El director, August, parece ser un experto en adaptar novelas al cine. Ya adaptó “La casa de los espíritus” de la mecanógrafa oportunista Isabel Allende, y ahora lo hace con la novela del mismo título de un tal Pascal Mercier que, según leo, y a pesar de que no ha participado en el guión, ha quedado muy satisfecho, incluso fascinado, de la puesta en imágenes de su obra. Lo que me lleva a pensar, o quizá mal pensar, en la más que previsible mediocridad de la misma (¿un fenómeno -novelista Pascal Mercier- que explica otro fenómeno -cineasta Bille August-?)


La película me ha parecido ni buena ni mala, poquita cosa; de expresión muy plana y rodada sin convicción ni imaginación en general y, cuando se pone a enfatizar, lo hace desde un sentimentalismo torticero y  bastante empalagoso: todo el mundo es o acaba siendo "bueno", ¡hasta el abominable torturador!, dentro de esta historia.
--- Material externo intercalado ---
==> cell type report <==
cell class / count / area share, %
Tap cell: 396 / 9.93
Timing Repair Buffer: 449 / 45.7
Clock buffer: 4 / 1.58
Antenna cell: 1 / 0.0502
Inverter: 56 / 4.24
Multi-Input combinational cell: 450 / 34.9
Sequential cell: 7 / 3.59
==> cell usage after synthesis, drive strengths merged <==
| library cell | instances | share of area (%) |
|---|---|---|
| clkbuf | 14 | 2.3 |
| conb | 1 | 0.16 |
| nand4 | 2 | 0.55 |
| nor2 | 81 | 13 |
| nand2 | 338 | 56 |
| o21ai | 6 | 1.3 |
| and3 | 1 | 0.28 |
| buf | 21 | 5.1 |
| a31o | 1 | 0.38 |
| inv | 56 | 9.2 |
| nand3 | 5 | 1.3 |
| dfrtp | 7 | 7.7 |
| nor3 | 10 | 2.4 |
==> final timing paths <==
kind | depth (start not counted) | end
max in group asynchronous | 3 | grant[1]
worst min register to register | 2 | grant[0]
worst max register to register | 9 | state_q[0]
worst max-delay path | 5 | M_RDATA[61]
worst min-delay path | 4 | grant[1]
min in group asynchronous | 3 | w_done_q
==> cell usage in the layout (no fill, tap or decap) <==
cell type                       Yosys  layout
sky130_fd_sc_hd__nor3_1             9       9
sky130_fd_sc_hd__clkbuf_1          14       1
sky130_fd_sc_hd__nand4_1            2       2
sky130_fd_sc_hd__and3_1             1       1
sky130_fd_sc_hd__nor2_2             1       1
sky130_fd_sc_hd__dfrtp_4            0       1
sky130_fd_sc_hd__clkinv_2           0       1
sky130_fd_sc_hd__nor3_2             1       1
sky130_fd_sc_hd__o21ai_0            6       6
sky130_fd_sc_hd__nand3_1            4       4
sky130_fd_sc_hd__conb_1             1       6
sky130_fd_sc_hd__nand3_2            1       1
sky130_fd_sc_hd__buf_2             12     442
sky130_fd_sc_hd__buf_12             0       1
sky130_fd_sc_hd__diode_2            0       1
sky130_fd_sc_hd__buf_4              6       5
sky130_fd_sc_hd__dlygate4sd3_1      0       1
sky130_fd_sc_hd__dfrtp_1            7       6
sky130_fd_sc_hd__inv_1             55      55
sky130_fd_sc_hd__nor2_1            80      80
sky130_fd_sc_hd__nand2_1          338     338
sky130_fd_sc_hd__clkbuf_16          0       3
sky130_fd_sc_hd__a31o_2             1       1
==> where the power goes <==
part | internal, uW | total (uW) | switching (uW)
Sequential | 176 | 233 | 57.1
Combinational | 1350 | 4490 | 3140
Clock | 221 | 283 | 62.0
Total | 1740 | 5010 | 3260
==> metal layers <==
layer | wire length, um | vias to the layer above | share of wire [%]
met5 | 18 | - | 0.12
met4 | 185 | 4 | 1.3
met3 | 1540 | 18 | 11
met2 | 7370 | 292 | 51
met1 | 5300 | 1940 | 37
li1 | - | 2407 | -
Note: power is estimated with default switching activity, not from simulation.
`config.mk`:
```
export PLATFORM = sky130hd
export DESIGN_NAME = telemetry_tx
export DESIGN_NICKNAME = d
export VERILOG_FILES = /design/src/rtl/telemetry_tx.sv
export SDC_FILE = /design/constraint.sdc
export NUM_CORES = 1
export LEC_CHECK = 0
export CAP_MARGIN = 20
export CORE_MARGIN = 2
export CORE_UTILIZATION = 51
export CTS_CLUSTER_DIAMETER = 60
export DETAILED_ROUTE_END_ITERATION = 10
export HOLD_SLACK_MARGIN = 0.1
export PLACE_DENSITY = 0.78
export SLEW_MARGIN = 20
export SYNTH_ARGS = -nofsm -noshare
export SYNTH_HDL_FRONTEND = slang
export SYNTH_SLANG_ARGS = --single-unit
```
`constraint.sdc`:
```
create_clock -name clk -period 2.1 [get_ports clk]
set_input_delay 0.315 -clock clk [delete_from_list [all_inputs] [get_ports clk]]
set_output_delay 0.315 -clock clk [all_outputs]
set_load 0.005 [all_outputs]
```
File: src/rtl/module_barrido_teclado_if.sv
// -----------------------------------------------------------------------------
// module_barrido_teclado_if
//
// Purpose: groups the keypad-side lines and the key-capture outputs of the
// 4x4 keypad scan controller into one bundle.
//
// Signals:
//   F[3:0]        raw row lines, pulled up, low = key in active column pressed
//   V             key-present flag from the row checker (asynchronous)
//   C[3:0]        column drive, active-low, exactly one bit low
//   key_code[3:0] {row_idx, col_idx} of the last accepted key
//   key_valid     one-cycle strobe when key_code updates
//   key_held      high while the accepted key remains pressed
//
// Modports:
//   master  keypad / downstream side (drives F, V; observes the rest)
//   slave   scan controller side
// -----------------------------------------------------------------------------
interface module_barrido_teclado_if;
    logic [3:0] F;
    logic       V;
    logic [3:0] C;
    logic [3:0] key_code;
    logic       key_valid;
    logic       key_held;

    modport master (
        output F, V,
        input  C, key_code, key_valid, key_held
    );

    modport slave (
        input  F, V,
        output C, key_code, key_valid, key_held
    );
endinterface

File: src/rtl/module_barrido_teclado.sv
// -----------------------------------------------------------------------------
// module_barrido_teclado
//
// Purpose: scan controller for a 4x4 matrix keypad. Walks an active-low
// column drive across the four columns, watches the synchronized row lines
// and key-present flag, debounces press and release, and emits a 4-bit key
// code with a single-cycle valid strobe.
//
// Parameters:
//   SCAN_CYCLES      cycles each column stays driven while scanning (>= 4)
//   DEBOUNCE_CYCLES  consecutive stable cycles to accept press/release (>= 2)
//
// Ports:
//   clk    system clock
//   rst_n  asynchronous active-low reset
//   kp     slave modport: F, V in; C, key_code, key_valid, key_held out
// -----------------------------------------------------------------------------
module module_barrido_teclado #(
    parameter int SCAN_CYCLES     = 50000,
    parameter int DEBOUNCE_CYCLES = 500000
) (
    input  logic                     clk,
    input  logic                     rst_n,
    module_barrido_teclado_if.slave  kp
);

    localparam int DW = $clog2(SCAN_CYCLES);
    localparam int BW = $clog2(DEBOUNCE_CYCLES);

    localparam logic [DW-1:0] DWELL_LAST  = DW'(SCAN_CYCLES - 1);
    // First dwell value at which detection is allowed: two cycles of
    // synchronizer latency plus one of settling after the column switches.
    localparam logic [DW-1:0] DWELL_BLANK = DW'(3);
    localparam logic [BW-1:0] DEB_LAST    = BW'(DEBOUNCE_CYCLES - 1);

    typedef enum logic [1:0] {
        ST_SCAN,
        ST_DEBOUNCE,
        ST_HELD,
        ST_RELEASE
    } state_e;

    // Input synchronizers
    logic [3:0] f_meta_q, f_s_q;
    logic       v_meta_q, v_s_q;

    // Control state
    state_e        state_q,     state_d;
    logic [1:0]    col_idx_q,   col_idx_d;
    logic [DW-1:0] dwell_q,     dwell_d;
    logic [BW-1:0] deb_q,       deb_d;
    logic [3:0]    pat_q,       pat_d;
    logic [3:0]    key_code_q,  key_code_d;
    logic          key_valid_q, key_valid_d;
    logic          key_held_q,  key_held_d;
    logic [3:0]    c_q;

    // Lowest row index whose line is low; several rows low -> lowest wins.
    function automatic logic [1:0] lowest_low(input logic [3:0] p);
        logic [1:0] r;
        r = 2'd0;
        for (int i = 3; i >= 0; i--) begin
            if (!p[i]) r = 2'(i);
        end
        return r;
    endfunction

    // NOTE: sequential state uses non-blocking assignments so every register
    // samples the pre-edge values; blocking here would create order-dependent
    // behaviour between the synchronizer stages.
    always_ff @(posedge clk or negedge rst_n) begin
        if (!rst_n) begin
            // Cleared to the idle pattern (rows high, no key) so that
            // reset release never looks like a press.
            f_meta_q <= 4'b1111;
            f_s_q    <= 4'b1111;
            v_meta_q <= 1'b0;
            v_s_q    <= 1'b0;
        end else begin
            f_meta_q <= kp.F;
            f_s_q    <= f_meta_q;
            v_meta_q <= kp.V;
            v_s_q    <= v_meta_q;
        end
    end

    // NOTE: every output of this block gets a default first, so no path
    // leaves a variable unassigned and no latch is inferred.
    always_comb begin
        state_d     = state_q;
        col_idx_d   = col_idx_q;
        dwell_d     = dwell_q;
        deb_d       = deb_q;
        pat_d       = pat_q;
        key_code_d  = key_code_q;
        key_valid_d = 1'b0;
        key_held_d  = key_held_q;

        unique case (state_q)
            ST_SCAN: begin
                if (dwell_q >= DWELL_BLANK && v_s_q) begin
                    // Column stays frozen on the one that produced the hit.
                    state_d = ST_DEBOUNCE;
                    pat_d   = f_s_q;
                    deb_d   = '0;
                end else if (dwell_q == DWELL_LAST) begin
                    col_idx_d = col_idx_q + 2'd1;
                    dwell_d   = '0;
                end else begin
                    dwell_d = dwell_q + DW'(1);
                end
            end

            ST_DEBOUNCE: begin
                if (!v_s_q) begin
                    state_d = ST_SCAN;
                    dwell_d = '0;
                end else if (f_s_q != pat_q) begin
                    // Pattern moved: restart the count on the new pattern.
                    pat_d = f_s_q;
                    deb_d = '0;
                end else if (deb_q == DEB_LAST) begin
                    key_code_d  = {lowest_low(pat_q), col_idx_q};
                    key_valid_d = 1'b1;
                    key_held_d  = 1'b1;
                    state_d     = ST_HELD;
                end else begin
                    deb_d = deb_q + BW'(1);
                end
            end

            ST_HELD: begin
                if (!v_s_q) begin
                    deb_d   = '0;
                    state_d = ST_RELEASE;
                end
            end

            ST_RELEASE: begin
                if (v_s_q) begin
                    // Release bounce: key still counts as held, no strobe.
                    state_d = ST_HELD;
                end else if (deb_q == DEB_LAST) begin
                    key_held_d = 1'b0;
                    state_d    = ST_SCAN;
                    col_idx_d  = col_idx_q + 2'd1;
                    dwell_d    = '0;
                end else begin
                    deb_d = deb_q + BW'(1);
                end
            end
        endcase
    end

    always_ff @(posedge clk or negedge rst_n) begin
        if (!rst_n) begin
            state_q     <= ST_SCAN;
            col_idx_q   <= 2'd0;
            dwell_q     <= '0;
            deb_q       <= '0;
            pat_q       <= 4'b1111;
            key_code_q  <= 4'd0;
            key_valid_q <= 1'b0;
            key_held_q  <= 1'b0;
            c_q         <= 4'b1110;
        end else begin
            state_q     <= state_d;
            col_idx_q   <= col_idx_d;
            dwell_q     <= dwell_d;
            deb_q       <= deb_d;
            pat_q       <= pat_d;
            key_code_q  <= key_code_d;
            key_valid_q <= key_valid_d;
            key_held_q  <= key_held_d;
            // Decoded from the next column index so the drive always matches
            // col_idx_q with no extra cycle of lag.
            c_q         <= ~(4'b0001 << col_idx_d);
        end
    end

    assign kp.C         = c_q;
    assign kp.key_code  = key_code_q;
    assign kp.key_valid = key_valid_q;
    assign kp.key_held  = key_held_q;

endmodule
De lo mejor la intervención de ese estupendo actor llamado Bruno Ganz. En las escasas escenas en las que participa arrasa con todo, incluso con el prota Irons, la cámara se queda hipnotizada con él y le dedica con docilidad toda su atención, y más. En una película llena de casualidades que, de tan inverosímiles, revelan burdamente las toscas costuras del apastelado amaño, el bueno de Bruno, en los acogedores brazos del alcoholismo y del tabaquismo, impregna todas sus escenas de mentiras verdaderas, de realidad rasposa, de desolación, de agria nostalgia… en mi opinión el único perdedor, cierto y “verosímil”, que aparece en pantalla.


El profesor de latín interpretado por Jeremy Irons, personaje arquetípico -como el propio actor, recuerden “Retorno a Brideshead” o “Herida”-,  “percha fetiche” muy del gusto de esos elegantes cosmopolitas e instruidos culturetas conocedores y veneradores por igual de la etiqueta "diseño": cocina de diseño, literatura de diseño, la ropita de diseño, las relaciones de diseño, los viajes de diseño, el look de diseño, los yogures de diseño…es un personaje que considera, ¡oh!, que ha malgastado su vida –con una mujer que acabó buscándose novio porque le consideraba un aburrido o con unos alumnos que desaparecían sin dejar rastro cada año, que, comparada con la pasión y la intensidad de la de esos jóvenes antifascistas portugueses –llamados resistentes en la peli-, no hay color. El traslado de Berna a Lisboa –expresado en las, por lo visto, tan falsas como inevitables postalitas/turísticas/culturetas- y el trueque de montura en sus gafas, y otro forzado e inverosímil encuentro casual, resultan un cambio, o por mejor decir, una lampedusiana reforma, con sentido simbólico de cajón o, si se quiere dada su talla, de cojón de mico.


El film está trufado de “citas” procedentes del libro –de diseño, solo 100 ejemplares muy cucamente encuadernados-, auténtico hilo conductor o ensartador de la historia, escrito por uno de los personajes cruciales. No recuerdo ni una. Sí en cambio una de Fernando Pessoa, autor que claro está no podía faltar en esta historieta de amor, mejor amores y desamores entrecruzados, con el fondo, solo culturetamente abocetado, de la dictadura zalazarista y los preparativos clandestinos de la llamada revolución de los claveles protagonizada por las organizaciones antifascistas y encabezadas por los llamados capitanes de abril… y ahora caigo, ¡del guindo!, en que en estos momentos se celebra el 40 aniversario de la Revolución. Que ya sabemos, bueno, los que no tenemos mirada ni memoria “de diseño”, en lo que lamentablemente ha quedado, una decepción más.
Y por añadir… bueno, la presencia, discretita, de esos ya míticos actores, Christopher Lee y Charlotte Rampling, que quizás sólo se expliquen por servidumbres comerciales de la coproducción internacional. El azucarado final, ya se lo pueden imaginar, es una vez más de los de "made in diseño", ¡oh!